## [What is required]
Look for the string "instances" in the data below, and copy each line that holds it.

## [Dataset entries]
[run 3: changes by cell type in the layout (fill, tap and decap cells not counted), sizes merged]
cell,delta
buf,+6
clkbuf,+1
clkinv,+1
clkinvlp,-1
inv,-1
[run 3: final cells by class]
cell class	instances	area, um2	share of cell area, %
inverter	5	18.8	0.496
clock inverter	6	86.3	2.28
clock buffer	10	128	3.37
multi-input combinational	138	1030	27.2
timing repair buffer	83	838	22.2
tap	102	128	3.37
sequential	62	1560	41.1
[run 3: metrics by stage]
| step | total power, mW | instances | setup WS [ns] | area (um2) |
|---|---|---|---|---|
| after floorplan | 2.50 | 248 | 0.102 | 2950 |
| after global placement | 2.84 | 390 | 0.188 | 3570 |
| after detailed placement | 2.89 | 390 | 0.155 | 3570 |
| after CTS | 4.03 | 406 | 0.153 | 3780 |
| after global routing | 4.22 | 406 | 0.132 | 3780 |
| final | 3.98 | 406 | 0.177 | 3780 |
--- config.mk ---
export PLATFORM = sky130hd
export DESIGN_NAME = i2c_sda_ctrl
export DESIGN_NICKNAME = d
export VERILOG_FILES = /design/src/rtl/i2c_sda_ctrl.sv
export SDC_FILE = /design/constraint.sdc
export NUM_CORES = 1
export LEC_CHECK = 0
export ABC_AREA = 1
export BUFFER_PORTS_ARGS = -buffer_cell sky130_fd_sc_hd__buf_2
export CELL_PAD_IN_SITES_DETAIL_PLACEMENT = 0
export CELL_PAD_IN_SITES_GLOBAL_PLACEMENT = 1
export CORE_MARGIN = 2
export CORE_UTILIZATION = 33
export CTS_CLUSTER_SIZE = 25
export DETAILED_ROUTE_END_ITERATION = 16
export HOLD_SLACK_MARGIN = 0.02
export PLACE_DENSITY = 0.72
export SYNTH_ARGS = -nofsm -noshare
export SYNTH_HDL_FRONTEND = slang
export SYNTH_SLANG_ARGS = --single-unit
--- constraint.sdc ---
create_clock -name clk -period 1.2 [get_ports clk]
set_input_delay 0.24 -clock clk [delete_from_list [all_inputs] [get_ports clk]]
set_output_delay 0.24 -clock clk [all_outputs]
set_load 0.1 [all_outputs]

## [Exercise solution]
cell class	instances	area, um2	share of cell area, %
| step | total power, mW | instances | setup WS [ns] | area (um2) |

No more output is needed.